We also completed our 3rd Delaware Wolfcamp well, which confirms our positive outlook on the potential of our newest play, which we discussed in February. We completed the Apache State 571101-0.18 in the Upper Wolfcamp A and turned it to sales flowing 815 barrels of oil per day plus 600 barrels of NGL per day and 3,800,000 cubic feet of gas per day. We have 100 percent working interest in this well, which is located in Reeves County, Texas. Pilot logs from this well confirmed excellent Wolfcamp pay on our acreage and a microseismic survey performed on our second completion, the Harrison 56,1001H provides further confirmation of good frac geometry. Every piece of data we receive on the Delaware Wolfcamp is most encouraging.

This particular play has excellent shale rock properties. And when combined with the massive amount of resource in place on our sweet spot acreage has the characteristics of a high quality horizontal resource play. In this new play, we've identified over 1100 drilling locations with EURs of 700,000 barrels of oil equivalent net per well. On our 114,000 net acres in the play, we've estimated 800,000,000 barrels of oil equivalent of net potential reserves. We've now drilled 3 horizontal wells to date and recently have over 200 penetrations and data points from previously drilled vertical wells.

In summary, the Delaware Basin and Wolfcamp plays have a combined reserve potential of 1,350,000,000 barrels of oil equivalent net to EOG using a conservative 2% to 3% recovery factor. We hope to improve this over time. Regarding the Midland Basin Wolfcamp play, during the Q1, we continue to make steady progress on optimizing our frac technology. This is an important process to help determine the optimal well spacing and to increase the recovery factor of the plate. Recent pattern completions include the Munson 105H, 106H and 107H flowing 9 65, 970, and 1290 barrels of oil per day, plus 55, 60 and 100 barrels of NGL per day and 400, 430 and 7.30 Mcf of gas per day, respectively, from the middle zone of the Wolfcamp.

We have 85% working interest in the Munson wells. Other new wells are the University 40D 701H and 702H that began producing at 705 and 6.60 barrels of oil per day plus 9575 barrels of NGL per day and 6.85 and 5.50 Mcf of gas per day, respectively. We have 80% working interest in these wells, which are also producing from the Middle Bone. The Midland Basin Wolfcamp is a solid plate, but it is technically more challenging than our Delaware Basin plate. It is taking more time to establish optimum frac techniques and spacing.

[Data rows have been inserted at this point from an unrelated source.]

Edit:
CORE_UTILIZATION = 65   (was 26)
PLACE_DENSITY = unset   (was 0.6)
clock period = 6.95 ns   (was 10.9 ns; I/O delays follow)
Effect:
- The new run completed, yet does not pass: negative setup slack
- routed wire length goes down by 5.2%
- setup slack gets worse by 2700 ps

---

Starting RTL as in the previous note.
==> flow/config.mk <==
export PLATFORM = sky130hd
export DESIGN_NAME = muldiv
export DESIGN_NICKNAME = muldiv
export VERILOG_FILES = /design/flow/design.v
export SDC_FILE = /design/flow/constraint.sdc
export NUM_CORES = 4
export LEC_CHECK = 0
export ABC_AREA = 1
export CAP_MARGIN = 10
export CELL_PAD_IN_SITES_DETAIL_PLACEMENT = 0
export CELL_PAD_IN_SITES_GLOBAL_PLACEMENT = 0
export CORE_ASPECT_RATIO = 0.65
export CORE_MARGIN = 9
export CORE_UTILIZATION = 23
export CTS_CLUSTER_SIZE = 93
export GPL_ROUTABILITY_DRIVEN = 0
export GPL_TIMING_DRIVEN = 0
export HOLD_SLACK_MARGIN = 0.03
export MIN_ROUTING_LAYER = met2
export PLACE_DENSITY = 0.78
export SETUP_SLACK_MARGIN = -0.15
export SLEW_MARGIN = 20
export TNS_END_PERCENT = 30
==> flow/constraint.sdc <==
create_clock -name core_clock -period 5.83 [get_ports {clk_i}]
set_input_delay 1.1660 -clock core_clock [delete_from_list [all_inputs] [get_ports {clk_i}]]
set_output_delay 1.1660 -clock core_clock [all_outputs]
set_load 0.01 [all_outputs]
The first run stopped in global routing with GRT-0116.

But we are making progress and we'll update our reserve potential in this play as we learn more in the future. In our Barnett combo play, a combination of good well results and lower well costs netted solid returns during the Q1. This is an area where we've accomplished excellent drilling and completion performance and seen reductions in service costs, we are seeing a 10% to 15% decrease in well cost for the play as compared to last year. Examples of excellent wells are the Reed B Unit 1H and 2H, which came online flowing 605 and 515 barrels of oil per day with 6560 barrels per day of NGLs and 445 and 390 Mcf per day of gas respectively. We have 100% working interest in these wells.

We have reduced our burnout combo activity to 3 rigs, but drilling times and well costs continue to improve and we are still on track to drill approximately 130 net wells in 2013. We are also continuing to look for new Greenfield North American liquid plays. We believe we have a technical advantage in identifying the best rock and capturing the best acreage. Our positions in the Bakken and Eagle Ford confirm this. Now I'll turn it back to Mark.

Speaker 2

Thanks, Bill. I'll briefly discuss our plays outside North America. In Trinidad, our first quarter production was as projected. We're in the midst of a drilling program off our Osprey platform that will help to maintain flat overall production in 2013 2014. In the East Irish Sea, the start up of our Conway oil project has been delayed until early 2014.

For this reason, we're keeping our full year total company oil growth target at 28% even though we significantly outperformed in the Q1. We have, however, increased our U. S. Oil growth estimate by 4% this year due to our Eagle Ford strength. In addition to having captured sweet spot positions in crude oil resource plays, another EOG differentiator is our domestic crude oil realizations and margins.

During the quarter and currently, our Eagle Ford crude is priced off an LOS index as is our Bakken and part of our Permian crude, which is being reeled to our St. James terminal. The majority of our domestic crude volumes are linked to LOS rather than WTI prices. This access to premium markets resulted in a $12.23 per barrel premium over WTI during the Q1 for EOG's U. S.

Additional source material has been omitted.